• **Task description**: Write out each line from the data below that includes the word "typedef".

Saved entries
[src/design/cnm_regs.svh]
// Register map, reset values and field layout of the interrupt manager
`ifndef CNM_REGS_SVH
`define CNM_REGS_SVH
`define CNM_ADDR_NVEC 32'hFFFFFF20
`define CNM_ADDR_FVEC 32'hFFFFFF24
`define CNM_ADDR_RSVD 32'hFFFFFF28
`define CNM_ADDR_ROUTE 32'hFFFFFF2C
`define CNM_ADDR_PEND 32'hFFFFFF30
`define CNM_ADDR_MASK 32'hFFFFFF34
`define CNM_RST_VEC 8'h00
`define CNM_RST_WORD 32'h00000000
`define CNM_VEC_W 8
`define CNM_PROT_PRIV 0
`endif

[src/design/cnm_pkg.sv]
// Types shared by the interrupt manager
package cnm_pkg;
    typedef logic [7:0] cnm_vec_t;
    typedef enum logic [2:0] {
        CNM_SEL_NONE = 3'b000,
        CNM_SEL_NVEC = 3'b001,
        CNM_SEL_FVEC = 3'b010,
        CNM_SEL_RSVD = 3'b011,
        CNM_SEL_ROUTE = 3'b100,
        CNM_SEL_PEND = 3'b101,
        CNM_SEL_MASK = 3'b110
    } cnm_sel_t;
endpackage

• **Solution below**:
    typedef logic [7:0] cnm_vec_t;
    typedef enum logic [2:0] {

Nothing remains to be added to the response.